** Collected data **

File: src/rtl/sdram_wb_adapter.sv
// Bridges a pipelined Wishbone slave onto the SDRAM controller command handshake.
// Requests queue in a small FIFO; acks return in order as the controller reports completion.
module sdram_wb_adapter #(
  parameter int FIFO_DEPTH      = 4,
  parameter int MAX_OUTSTANDING = 4
) (
  input  logic        clk,
  input  logic        reset,
  input  logic        wbs_cyc,
  input  logic        wbs_stb,
  input  logic        wbs_we,
  input  logic [31:0] wbs_adr,
  input  logic [15:0] wbs_dat_i,
  output logic [15:0] wbs_dat_o,
  output logic        wbs_ack,
  output logic        wbs_stall,
  output logic        sdram_access,
  output logic        sdram_cmd_ready,
  output logic        sdram_wr_rdn,
  output logic [31:0] sdram_addr,
  output logic [15:0] sdram_wr_data,
  input  logic        sdram_cmd_accepted,
  input  logic        sdram_cmd_done,
  input  logic [15:0] sdram_rd_data
);

  localparam int PTR_W = $clog2(FIFO_DEPTH);
  localparam int CNT_W = $clog2(FIFO_DEPTH + 1);
  localparam logic [CNT_W-1:0] FULL_CNT = CNT_W'(FIFO_DEPTH);
  localparam logic [2:0]       MAX_OUT  = 3'(MAX_OUTSTANDING);

  typedef enum logic [1:0] {
    ST_IDLE   = 2'd0,
    ST_ACTIVE = 2'd1,
    ST_DRAIN  = 2'd2
  } state_t;

  state_t           state;
  logic [PTR_W-1:0] wr_ptr;
  logic [PTR_W-1:0] rd_ptr;
  logic [CNT_W-1:0] cnt;
  logic [2:0]       outstanding;
  logic             ack_p1;

  logic             fifo_we  [FIFO_DEPTH];
  logic [31:0]      fifo_adr [FIFO_DEPTH];
  logic [15:0]      fifo_dat [FIFO_DEPTH];

  logic fifo_full;
  logic fifo_empty;
  logic out_zero;
  logic push;
  logic pop;
  logic done_v;
  logic flush;
  logic ack_set;

  assign fifo_full  = (cnt == FULL_CNT);
  assign fifo_empty = (cnt == '0);
  assign out_zero   = (outstanding == 3'd0);

  assign wbs_stall       = fifo_full | (state == ST_DRAIN);
  assign sdram_cmd_ready = ~fifo_empty & (outstanding < MAX_OUT) & (state == ST_ACTIVE);
  assign sdram_addr      = fifo_adr[rd_ptr];
  assign sdram_wr_rdn    = fifo_we[rd_ptr];
  assign sdram_wr_data   = fifo_dat[rd_ptr];

  assign push   = wbs_cyc & wbs_stb & ~wbs_stall;
  assign pop    = sdram_cmd_accepted & sdram_cmd_ready;
  assign done_v = sdram_cmd_done & ~out_zero;
  // Master leaving the cycle with work still pending abandons it: queue dropped, in-flight drained silently.
  assign flush  = (state == ST_ACTIVE) & ~wbs_cyc & ~(fifo_empty & out_zero);
  // A master that has dropped cyc has abandoned the cycle and must not see an ack.
  assign ack_set = done_v & (state == ST_ACTIVE) & wbs_cyc;
  assign wbs_ack = ack_p1 & wbs_cyc;

  // Stage p0: command storage, written on push
  always_ff @(posedge clk) begin
    if (push) begin
      fifo_we[wr_ptr]  <= wbs_we;
      fifo_adr[wr_ptr] <= wbs_adr;
      fifo_dat[wr_ptr] <= wbs_dat_i;
    end
  end

  // Stage p1: control state, occupancy, in-flight count and registered completion
  always_ff @(posedge clk or posedge reset) begin
    if (reset) begin
      state        <= ST_IDLE;
      sdram_access <= 1'b0;
      wr_ptr       <= '0;
      rd_ptr       <= '0;
      cnt          <= '0;
      outstanding  <= 3'd0;
      ack_p1       <= 1'b0;
      wbs_dat_o    <= 16'h0000;
    end else begin
      case (state)
        ST_IDLE: begin
          if (wbs_cyc) begin
            state        <= ST_ACTIVE;
            sdram_access <= 1'b1;
          end
        end
        ST_ACTIVE: begin
          if (!wbs_cyc) begin
            if (fifo_empty && out_zero) begin
              state        <= ST_IDLE;
              sdram_access <= 1'b0;
            end else begin
              state <= ST_DRAIN;
            end
          end
        end
        ST_DRAIN: begin
          if (out_zero) begin
            state        <= ST_IDLE;
            sdram_access <= 1'b0;
          end
        end
        default: begin
          state        <= ST_IDLE;
          sdram_access <= 1'b0;
        end
      endcase

      if (flush) begin
        wr_ptr <= '0;
        rd_ptr <= '0;
        cnt    <= '0;
      end else begin
        if (push) wr_ptr <= wr_ptr + 1'b1;
        if (pop)  rd_ptr <= rd_ptr + 1'b1;
        case ({push, pop})
          2'b10:   cnt <= cnt + 1'b1;
          2'b01:   cnt <= cnt - 1'b1;
          default: ;
        endcase
      end

      case ({pop, done_v})
        2'b10:   outstanding <= outstanding + 1'b1;
        2'b01:   outstanding <= outstanding - 1'b1;
        default: ;
      endcase

      ack_p1 <= ack_set;
      if (ack_set) wbs_dat_o <= sdram_rd_data;
    end
  end

endmodule

File: config.mk
export PLATFORM = sky130hd
export DESIGN_NAME = sdram_wb_adapter
export DESIGN_NICKNAME = d
export VERILOG_FILES = /design/src/rtl/sdram_wb_adapter.sv
export SDC_FILE = /design/constraint.sdc
export NUM_CORES = 1
export LEC_CHECK = 0
export CELL_PAD_IN_SITES_DETAIL_PLACEMENT = 1
export CELL_PAD_IN_SITES_GLOBAL_PLACEMENT = 1
export CORE_UTILIZATION = 41
export CTS_CLUSTER_SIZE = 10
export DETAILED_ROUTE_END_ITERATION = 6
export DONT_BUFFER_PORTS = 1
export PLACE_DENSITY_LB_ADDON = 0.1
export SETUP_SLACK_MARGIN = 0.5
export SLEW_MARGIN = 30
export SYNTH_ARGS = -nofsm -noshare
export SYNTH_HDL_FRONTEND = slang
export SYNTH_SLANG_ARGS = --single-unit
File: constraint.sdc
create_clock -name clk -period 5.8 [get_ports clk]
set_input_delay 0.58 -clock clk [delete_from_list [all_inputs] [get_ports clk]]
set_output_delay 0.58 -clock clk [all_outputs]
set_load 0.01 [all_outputs]
# [Yosys cells after proc, flatten, opt, wreduce, memory -nomap -nowiden]
# Memory sizes are Yosys's and may differ from the RTL's.
# Index checks and enable logic that the tools add are counted.
[word_totals] register_bits=30 mem_bits_rw=196 input_bits=71 word_cells=76 memories=3
[op_classes] n_addsub=6 n_lt_le_gt_ge=1 eq_ne=11 n_mux=19 bitwise_logic=18 n_reduce_logical=10
[memory_table] name="fifo_adr" words=4 word_bits=32 read_ports=1 rd_ports_with_merged_regs=0 write_ports=1 line_no="46" source="logic [31:0] fifo_adr [FIFO_DEPTH];"
[memory_table] name="fifo_dat" words=4 word_bits=16 read_ports=1 rd_ports_with_merged_regs=0 write_ports=1 line_no="47" source="logic [15:0] fifo_dat [FIFO_DEPTH];"
[memory_table] name="fifo_we" words=4 word_bits=1 read_ports=1 rd_ports_with_merged_regs=0 write_ports=1 line_no="45" source="logic fifo_we [FIFO_DEPTH];"
[ops] op="2-bit 2-to-1 mux" n=8
[ops] op="1-bit AND" n=12
[ops] op="3-bit case mux with 2 select lines" n=2
[ops] op="3-bit by 1-bit adder with 3-bit output (second input constant)" n=2
[ops] op="2-bit by 1-bit equality test with 1-bit output (second input constant)" n=3
[ops] op="2-bit equality test (second input constant)" n=3
[ops] op="3-bit logical NOT" n=2
[ops] op="1-bit 2-to-1 mux" n=6
[ops] op="2-bit != test (second input constant)" n=3
[ops] op="2-bit case mux with 3 select lines" n=1
[ops] op="2-bit nonzero test" n=3
[ops] op="3-bit by 1-bit subtractor with 3-bit output (second input constant)" n=2
[ops] op="1-bit NOT" n=5
[ops] op="2-bit by 1-bit adder with 2-bit output (second input constant)" n=2
[ops] op="4-bit AND reduction" n=1
[ops] op="3-bit equality test (second input constant)" n=1
[ops] op="3-bit less-than comparator (second input constant)" n=1
[ops] op="3-bit 2-to-1 mux" n=1
[ops] op="1-bit case mux with 3 select lines" n=1
[ops] op="3-bit AND reduction" n=1
[ops] op="3-bit nonzero test" n=1
[ops] op="2-bit logical NOT" n=1
[ops] op="2-bit by 1-bit != test with 1-bit output (second input constant)" n=1
[ops] op="1-bit logical AND" n=1
[ops] op="1-bit bitwise OR" n=1

# [Logic depth before layout (Yosys ltp)]
# Gate-level depths: netlist of run 1.
[logic_depth] word_depth=8 ltp_mapped=9 depth_no_buf=9

# [Least setup slack after synthesis of run 1]
# OpenSTA, ideal clock, no wires.
[synth_timing] path_type="in2reg" from="input port wbs_cyc" to="memory fifo_adr[0][0] (enable)" setup_ps=412 t_arrival_ps=2371 required_ps=5388 slack_ps=3017 cell_stages=3 path_buffers=0 path_cell_list="nand2_1 a211oi_2 and2_1"
[synth_via] elab_chain_len=4
[synth_rtl] element="from (decl)" line_no="9" source="input logic wbs_cyc,"
[synth_rtl] element="1-bit AND (2 in series)" line_no="68" source="assign push = wbs_cyc & wbs_stb & ~wbs_stall;"
[synth_rtl] element="1-bit 2-to-1 mux" line_no="79" source="if (push) begin"
[synth_rtl] element="1-bit 2-to-1 mux (implied by the code)" line_no="81" source="fifo_adr[wr_ptr] <= wbs_adr;"
[synth_rtl] element="to (decl)" line_no="46"
# No other way between the ends.

# [Worst setup path after layout of run 1]
[layout_timing] from="register rd_ptr[0]" to="output port sdram_addr[31]"
[layout_via] elab_chain_len=1
[layout_rtl] element="from (decl)" line_no="40" source="logic [PTR_W-1:0] rd_ptr;"
[layout_rtl] element="from (signal assigned)" line_no="133" source="if (pop) rd_ptr <= rd_ptr + 1'b1;"
[layout_rtl] element="memory 4 x 32 bit"
[layout_rtl] element="to (decl)" line_no="20" source="output logic [31:0] sdram_addr,"
# No other way between the ends.

==> impl_results.md, run 1 <==
* Total clock buffers created by CTS at 27
* CTS resizes at 0
* Gr ovfl total at 0
* Leakage power at 3.112 nW
* Fin. max-slew vios at 0
* X dimension of the die at 145.7 um
* Count of endpoints failing hold in the final timing report at 0
* Final worst path period need at 2765 ps
* Routability congestion estimate at 0.7020
* Overall power after layout at 4.442 mW
* Final HPWL DP at 8950 um
* Smallest setup slack after layout at 3035 ps
* Vias in the first global route at 3996
* # fillers at 1844
* Total of flip-flops plus latches after synthesis at 226
* Number of clock sinks at 226
* Post-DR wirelength/cell at 23.00 um
* Proportion of synthesized flip-flops having asynchronous set or reset at 13.27%
* Layout-stage area growth over the synthesis result at 13.29%
* Reg2reg path depth at 7
* Critical path endpoint category: primary output
* Count of max-cap constraint violations at 0
* Worst min-delay path category: in -> async
* CTS tree: done
* Layout Utilization at 47.43%
* H-tree depth reported by CTS at 1
* Final total negative setup slack at 0 ps
* Run status: complete, no violations
* Transition at the pin with the smallest max-transition slack at 797.6 ps
* Proportion of layout cells with a drive suffix above 1 at 27.91%
* Count of TritonRoute iterations in the first routing pass at 6
* Most frequently used flop master after synthesis: sky130_fd_sc_hd__edfxtp_1
* Maximum fanout along the worst path at 29
* Peak clock frequency supported by timing at 0.3616 GHz
* Mean area per synthesized cell at 22.83 um^2
* Largest net degree at the start of global routing at 50
* Rows at 52
* Post-CTS setup buffers at 0
* Layout Skew at 6.663 ps
* Power density over the cells at 462.9 mW/mm^2
* Area taken by flip-flops and latches at 0.006641 mm^2
* Count of cell types in the netlist at 32
* Total number of yosys warnings at 0
* Maximum vdd ir drop at 0.2245 mV
* Cell Count Post-Placement at 634
* Total non-filler cell area in the finished layout at 0.009597 mm^2
* Ant. Diodes at 0
* Height of the die at 145.7 um
* Max-Slew Margin vs Limit at 46.83%
* Total number of vias at 3619
* Clock Pin Slew Worst Setup and Hold Paths at 50 ps
* Final hold slack at 41.90 ps
* CP Launch Type: register
* Post-synth design cell area at 0.008471 mm^2
* Critical path class: reg -> out
* DR DRC count at 0
* All-Layer GR Usage at 15.00%
* Effective utilization at floorplan at 41.86%
* Port Buf Inserts at 0
* Initial DRC count at 136
* Insertion delay of the later-clocked pin in the worst-skew pair at 510 ps
* Final clock period utilization by the worst path at 47.68%
* Synthesized netlist net count at 449
* Synthesized instance count at 371
* Total of endpoints with negative setup slack in the final report at 0
* Root Buffer Master: sky130_fd_sc_hd__clkbuf_16
* Core footprint at 0.02023 mm^2
* Setup repair after global routing missed its margin: false
* Worst Path Arrival at 2190 ps
* Antenna violations before repair at 0
* Post-layout instance count excluding filler cells at 682
* Area used by multi-input combinational logic at 0.001754 mm^2
* Max clock buf depth at 3
* Worst endpoint required time at 5220 ps
* Post-detailed-route via-to-cell ratio at 5.306
* Post-DRT Antenna Nets at 0
* Final net count at 471
* First-pass GRT wire length at 24090 um
* Sequential element share of the synthesized area at 78.35%
* Placed standard-cell area at 0.008836 mm^2
* Start of the worst register-to-register path: cnt[0]
* Count of hold buffers inserted by post-cts repair at 0
* Wirelength, routed at 15680 um
* DP Worst Slack at 3253 ps
* Die area at 0.02124 mm^2
* Reg2Reg Setup Slack at 3320 ps
* Capturing point of the worst reg2reg path: cnt[2]
* Number of synthesized flops with an enable pin at 196
* Io pins at 140
report_power, final:
group	total [mW]	internal [mW]	switching, mW
registers	2.18	2.01	0.174
clock network	1.46	0.865	0.590
logic	0.806	0.372	0.434
total	4.44	3.24	1.20
layer usage:
metal	global-route usage, %	share of wire, %
met1	18.68	40
met2	24.88	49
met3	5.078	8.0
met4	4.526	2.2
met5	0	0
critical path, stage by stage (launching register included):
cell and delay (ps):
sky130_fd_sc_hd__dfrtp_4 750, sky130_fd_sc_hd__buf_16 310, sky130_fd_sc_hd__mux4_2 600
sequential cells by signal, summed over array words and instances (netlist names):
name / count
cnt: 3
fifo_dat: 64
fifo_adr: 128
ack_p1: 1
sdram_access: 1
state: 2
outstanding: 3
rd_ptr: 2
wr_ptr: 2
fifo_we: 4
wbs_dat_o: 16
cell families after synthesis:
| group | after synthesis | synth area share, % |
|---|---|---|
| DFF | 226 | 78.35 |
| adders and majority gates | 7 | 1.211 |
| muxes | 68 | 15.51 |
| and+or+nand+nor | 33 | 2.290 |
| buffers and inverters | 22 | 1.137 |
| xor gates and xnor gates | 8 | 0.8272 |
| AOI/OAI and AO/OA | 7 | 0.6794 |
cell usage in the layout, fill, tap and decap left out, types with 5 or more instances in the layout:
cell type | synthesis | final
sky130_fd_sc_hd__mux2_2 | 16 | 16
sky130_fd_sc_hd__mux4_2 | 49 | 49
sky130_fd_sc_hd__edfxtp_1 | 196 | 196
sky130_fd_sc_hd__inv_1 | 8 | 8
sky130_fd_sc_hd__ha_1 | 5 | 5
sky130_fd_sc_hd__buf_4 | 0 | 6
sky130_fd_sc_hd__xnor2_1 | 5 | 5
sky130_fd_sc_hd__nor2_1 | 10 | 10
sky130_fd_sc_hd__clkbuf_1 | 7 | 19
sky130_fd_sc_hd__clkbuf_16 | 0 | 27
sky130_fd_sc_hd__dfrtp_1 | 30 | 28
cell type report:
type                            instances  area share [%]
Sequential cell                       226           69.20
Multi-Input combinational cell        123           18.28
Clock buffer                           46           7.784
Tap cell                              270           3.520
Timing Repair Buffer                    7          0.7562
Inverter                                8          0.3129
Clock inverter                          2          0.1434
synthesized netlist by cell type, types with 3 or more instances:
cell type                  count  share of area, %
sky130_fd_sc_hd__edfxtp_1    196                69
sky130_fd_sc_hd__xor2_1        3              0.31
sky130_fd_sc_hd__nor2_1       10              0.44
sky130_fd_sc_hd__buf_2         5              0.30
sky130_fd_sc_hd__dfrtp_1      30               8.9
sky130_fd_sc_hd__a21o_1        3              0.27
sky130_fd_sc_hd__and2_1        5              0.37
sky130_fd_sc_hd__inv_1         8              0.35
sky130_fd_sc_hd__mux2_2       16               2.1
sky130_fd_sc_hd__mux2i_1       3              0.35
sky130_fd_sc_hd__nand2_1       4              0.18
sky130_fd_sc_hd__clkbuf_1      7              0.31
sky130_fd_sc_hd__mux4_2       49                13
sky130_fd_sc_hd__xnor2_1       5              0.52
sky130_fd_sc_hd__ha_1          5              0.74
worst max-delay path by stage:
stage,from,endpoint,slack [ps],cells past startpoint
final,rd_ptr[0],sdram_addr[31],3030,2
after floorplan,wbs_cyc,fifo_adr[0][0],3020,3
after global placement,wbs_cyc,fifo_dat[3][1],3280,4
after detailed placement,wbs_cyc,fifo_adr[1][0],3250,4
after global routing,rd_ptr[0],sdram_wr_data[12],2890,2
after CTS,rd_ptr[0],sdram_addr[9],2950,2
(Power assumes the default switching activity.)
==> run 2: changes to the inputs <==
==> constraint.sdc (replaced) <==
create_clock -name clk -period 2.2 [get_ports clk]
set_input_delay 0.22 -clock clk [delete_from_list [all_inputs] [get_ports clk]]
set_output_delay 0.22 -clock clk [all_outputs]
set_load 0.01 [all_outputs]
==> run 2 against run 1 <==
Compared with the run above: first-iteration DRC count grew 15%; setup slack lost 3000 ps; critical path depth grew 1; sequential power grew to 2.6 times the previous value; worst hold slack lost 5.1 ps; total power grew to 3.0 times the previous value; via count grew 20%; sequential cell count is the same; clock skew grew 6.1 ps; clock-buffer cell count grew 2; combinational power grew to 4.6 times the previous value; global-route usage grew 5.0 points; critical endpoint is now sdram_wr_data[13]; largest power group unchanged.
==> impl_results.md, run 2 (synthesis results as in run 1) <==
* Fin. max-slew vios at 0
* Net switching share of the total power at 27.58%
* Most frequent cells in the layout: sky130_fd_sc_hd__edfxtp_1, sky130_fd_sc_hd__dlygate4sd3_1, sky130_fd_sc_hd__mux4_2, sky130_fd_sc_hd__clkbuf_16, sky130_fd_sc_hd__buf_6
* Number of instances on the worst hold path at 3
* Critical path's most frequent cell: sky130_fd_sc_hd__buf_12
* Final total negative setup slack at 0 ps
* Layout Skew at 12.72 ps
* P_int at 9.679 mW
* Final clock period utilization by the worst path at 96.44%
* Run status: complete, no violations
* Maximum vdd ir drop at 0.6767 mV
* First-pass GRT wire length at 30990 um
* Reg2reg path depth at 8
* Height of the die at 145.7 um
* Io pins at 140
* Critical path class: reg -> out
* Largest net degree at the start of global routing at 28
* Transition at the pin with the smallest max-transition slack at 737.9 ps
* Antenna violations before repair at 1
* Setup repair after global routing missed its margin: true
* DR DRC count at 0
* Proportion of layout cells with a drive suffix above 1 at 39.06%
* Final HPWL DP at 10030 um
* Die area at 0.02124 mm^2
* Post-detailed-route via-to-cell ratio at 5.111
* Routability congestion estimate at 0.7005
* Crit-path leading delay family: multiplexers
* Insertion delay of the later-clocked pin in the worst-skew pair at 520 ps
* CTS tree: done
* Sequential fraction of design power at 42.5%
* Layout Utilization at 59.49%
* Initial DRC count at 156
* Start of the worst register-to-register path: state[1]
* Max clock buf depth at 3
* Wirelength, routed at 21060 um
* Total of endpoints with negative setup slack in the final report at 0
* Peak clock frequency supported by timing at 0.4713 GHz
* Count of max-cap constraint violations at 0
* Number of clock sinks at 226
* Worst min-delay path category: in -> reg
* Commonest non-fill, non-tap cell in the layout: sky130_fd_sc_hd__edfxtp_1
* Flip-flop count of the largest register, all copies and words added at 128
* Capturing point of the worst reg2reg path: cnt[2]
* Vias in the first global route at 4890
* Total clock buffers created by CTS at 27
* Core footprint at 0.02023 mm^2
* X dimension of the die at 145.7 um
* Count of endpoints failing hold in the final timing report at 0
* Total number of vias at 4329
* Worst Path Arrival at 1900 ps
* Source of the worst hold timing path: sdram_cmd_done
* Sw Pwr at 3.686 mW
* Final worst path period need at 2122 ps
* Total stage count of the critical path at 3
* Leakage power at 4.187 nW
* Buffers and inverters on the worst path at 2
* Critical Path Max Stage Delay at 600 ps
* Root Buffer Master: sky130_fd_sc_hd__clkbuf_16
* Post-DRT Antenna Nets at 0
* Worst Hold Path EP: ack_p1
* Logic pwr share at 27.7%
* Max-Slew Margin vs Limit at 50.75%
* All-Layer GR Usage at 19.96%
* Worst-path cell chain: buf_12, buf_12, mux4_2
* Critical path endpoint category: primary output
* Registers with the most flip-flops: fifo_adr: 128 flops, fifo_dat: 64 flops, wbs_dat_o: 16 flops
* Reg2Reg Setup Slack at 110 ps
* Crit path max-delay cell type: sky130_fd_sc_hd__mux4_2
* Clock Pin Slew Worst Setup and Hold Paths at 60 ps
* Gr ovfl total at 0
* Port Buf Inserts at 0
* Power density over the cells at 1110 mW/mm^2
* Final net count at 633
* Effective utilization at floorplan at 41.86%
* Count of TritonRoute iterations in the first routing pass at 4
* H-tree depth reported by CTS at 1
* Overall power after layout at 13.36 mW
* Relative contribution of the clock network to total power at 29.8%
* Worst endpoint required time at 1980 ps
* Layout-stage area growth over the synthesis result at 42.11%
* Register containing the most flip-flops in the final layout: fifo_adr
* Rows at 52
* CP Launch Type: register
* Post-DR wirelength/cell at 24.87 um
* Maximum fanout along the worst path at 7
-- run 2: cell count changes in the layout (fill, tap and decap cells not counted), sizes merged --
cell	delta
diode	+1
buf	+89
clkbuf	+8
clkinv	-2
dlygate4sd3	+67
inv	+2
-- run 2: worst max-delay path by stage --
stage	from	end	slack [ps]
after floorplan	cnt[1]	fifo_adr[0][0]	170
after global placement	cnt[0]	cnt[2]	140
after global routing	rd_ptr[0]	sdram_wr_data[13]	30
after detailed placement	cnt[0]	cnt[2]	80
after CTS	rd_ptr[0]	sdram_addr[8]	70
final	rd_ptr[0]	sdram_wr_data[13]	80
-- run 2: power by group through the flow --
stage	clock, mW	sequential [mW]	combinational, mW
3_3_place_gp	0	5.73	2.42
3_5_place_dp	0	5.76	2.48
4_1_cts	4.05	5.67	3.56
6_report	3.98	5.68	3.71
2_1_floorplan	0	5.64	1.86
5_1_grt	4.24	5.74	3.96
-- run 2: layout make-up --
| type | instances | area [um^2] |
|---|---|---|
| Tap cell | 270 | 337.8 |
| Timing Repair Buffer | 169 | 2396 |
| Clock inverter | 2 | 17.52 |
| Multi-Input combinational cell | 123 | 1834 |
| Clock buffer | 48 | 774.5 |
| Inverter | 8 | 30.03 |
| Fill cell | 1709 | 8197 |
| Sequential cell | 226 | 6645 |
| Antenna cell | 1 | 2.502 |
-- run 2: worst min-delay path: cells and delay by family --
family | cells | cell delay [ps]
buf+inv | 1 | 150
simple gates | 2 | 120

** Work to complete **
From the line that has "localparam logic [CNT_W-1:0]" through the line that has "assign done_v = sdram_cmd_done & ~out_zero;", copy every line exactly as it appears above, and leave out all others.

** Solution for this task **
  localparam logic [CNT_W-1:0] FULL_CNT = CNT_W'(FIFO_DEPTH);
  localparam logic [2:0]       MAX_OUT  = 3'(MAX_OUTSTANDING);

  typedef enum logic [1:0] {
    ST_IDLE   = 2'd0,
    ST_ACTIVE = 2'd1,
    ST_DRAIN  = 2'd2
  } state_t;

  state_t           state;
  logic [PTR_W-1:0] wr_ptr;
  logic [PTR_W-1:0] rd_ptr;
  logic [CNT_W-1:0] cnt;
  logic [2:0]       outstanding;
  logic             ack_p1;

  logic             fifo_we  [FIFO_DEPTH];
  logic [31:0]      fifo_adr [FIFO_DEPTH];
  logic [15:0]      fifo_dat [FIFO_DEPTH];

  logic fifo_full;
  logic fifo_empty;
  logic out_zero;
  logic push;
  logic pop;
  logic done_v;
  logic flush;
  logic ack_set;

  assign fifo_full  = (cnt == FULL_CNT);
  assign fifo_empty = (cnt == '0);
  assign out_zero   = (outstanding == 3'd0);

  assign wbs_stall       = fifo_full | (state == ST_DRAIN);
  assign sdram_cmd_ready = ~fifo_empty & (outstanding < MAX_OUT) & (state == ST_ACTIVE);
  assign sdram_addr      = fifo_adr[rd_ptr];
  assign sdram_wr_rdn    = fifo_we[rd_ptr];
  assign sdram_wr_data   = fifo_dat[rd_ptr];

  assign push   = wbs_cyc & wbs_stb & ~wbs_stall;
  assign pop    = sdram_cmd_accepted & sdram_cmd_ready;
  assign done_v = sdram_cmd_done & ~out_zero;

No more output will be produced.